We wanted the resulting simulated observations to be as similar to the original observations as possible. To that end, we kept the same timing and frequency of the original observations. We also added a representative degree of error to each simulated point, such as what you might get when actually observing a star either from changes in the star as you’re observing it or changes in the instrument as it is doing the observing.
With the most realistic fake observations in hand, we could then run these observations through a discovery pipeline and see if the planetary signal we injected could be teased out again with greater than 99 percent confidence. In some cases, the injected signal was too weak and so was lost because observations were too infrequent or the signal became buried beneath the added error.
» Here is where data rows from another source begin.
<file path="config.mk">
export PLATFORM = sky130hd
export DESIGN_NAME = skeleton_bus_arbiter
export DESIGN_NICKNAME = d
export VERILOG_FILES = /design/src/rtl/skeleton_bus_arbiter.sv
export SDC_FILE = /design/constraint.sdc
export NUM_CORES = 1
export LEC_CHECK = 0
export ABC_AREA = 1
export CAP_MARGIN = 25
export CELL_PAD_IN_SITES_DETAIL_PLACEMENT = 0
export CELL_PAD_IN_SITES_GLOBAL_PLACEMENT = 1
export CORE_ASPECT_RATIO = 1.75
export CORE_MARGIN = 4
export CORE_UTILIZATION = 29
export CTS_CLUSTER_SIZE = 14
export DETAILED_ROUTE_END_ITERATION = 10
export GPL_TIMING_DRIVEN = 0
export PLACE_DENSITY = 0.81
export SETUP_SLACK_MARGIN = 0.4
export SYNTH_ARGS = -nofsm -noshare
export SYNTH_HDL_FRONTEND = slang
export SYNTH_SLANG_ARGS = --single-unit
</file>
<file path="constraint.sdc">
create_clock -name clk -period 2.9 [get_ports clk]
set_input_delay 0.435 -clock clk [delete_from_list [all_inputs] [get_ports clk]]
set_output_delay 0.435 -clock clk [all_outputs]
set_load 0.02 [all_outputs]
</file>
$ cat src/rtl/state_history_display_pkg.sv
// Segment encodings and shared state types for the input-state-monitor display path.
// The monitor and the history display both use these glyph constants.
package state_history_display_pkg;

  localparam logic [6:0] SEG_BLANK = 7'h00;
  localparam logic [6:0] SEG_DASH  = 7'h40;

  // Index n holds the {g,f,e,d,c,b,a} glyph for hex digit n.
  localparam logic [6:0] HEX_GLYPH [16] = '{
    7'h3F, 7'h06, 7'h5B, 7'h4F, 7'h66, 7'h6D, 7'h7D, 7'h07,
    7'h7F, 7'h6F, 7'h77, 7'h7C, 7'h39, 7'h5E, 7'h79, 7'h71
  };

  typedef enum logic {
    NIB_LOW  = 1'b0,
    NIB_HIGH = 1'b1
  } nib_sel_e;

  typedef enum logic {
    BLINK_OFF = 1'b0,
    BLINK_ON  = 1'b1
  } blink_e;

endpackage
However, if we could tease out the signal, then we could conclude that if such a planet really did exist, then we would have discovered it by now. The fact that we have found nothing allows us to definitively conclude that such a planet must not exist.
Despite finding no new planets, this analysis presented a myriad of other results. We showed that for sure the field remains wide open to habitable planets ranging from Earth-mass to a few Earth-masses, the most statistically likely type of planet according to results from the Kepler satellite. We also exclude the possibility of larger, Jupiter-mass planets, which could potentially endanger rocky planets by sending asteroids hurtling towards them or affecting the stability of their orbits. Even better, we were able to characterize the composition of these three stars, which hints at the amount of iron, magnesium or silicon available to form planets around them. These compositions suggest that if Earth-mass planets do exist around alpha Centauri A or B, then these planets are very likely to be made of the same wholesome stuff we have here on Earth.
Though we have yet to detect these possible planetary systems, a series of next-generation, radial-velocity instruments are coming online within the year that will be capable of the extreme precision needed to detect Earth analogs around alpha Centauri A, B and Proxima Centauri. Just like the boy next door right before the climax of any nineties rom-com, we might soon view these neighborhood stars in a whole new light.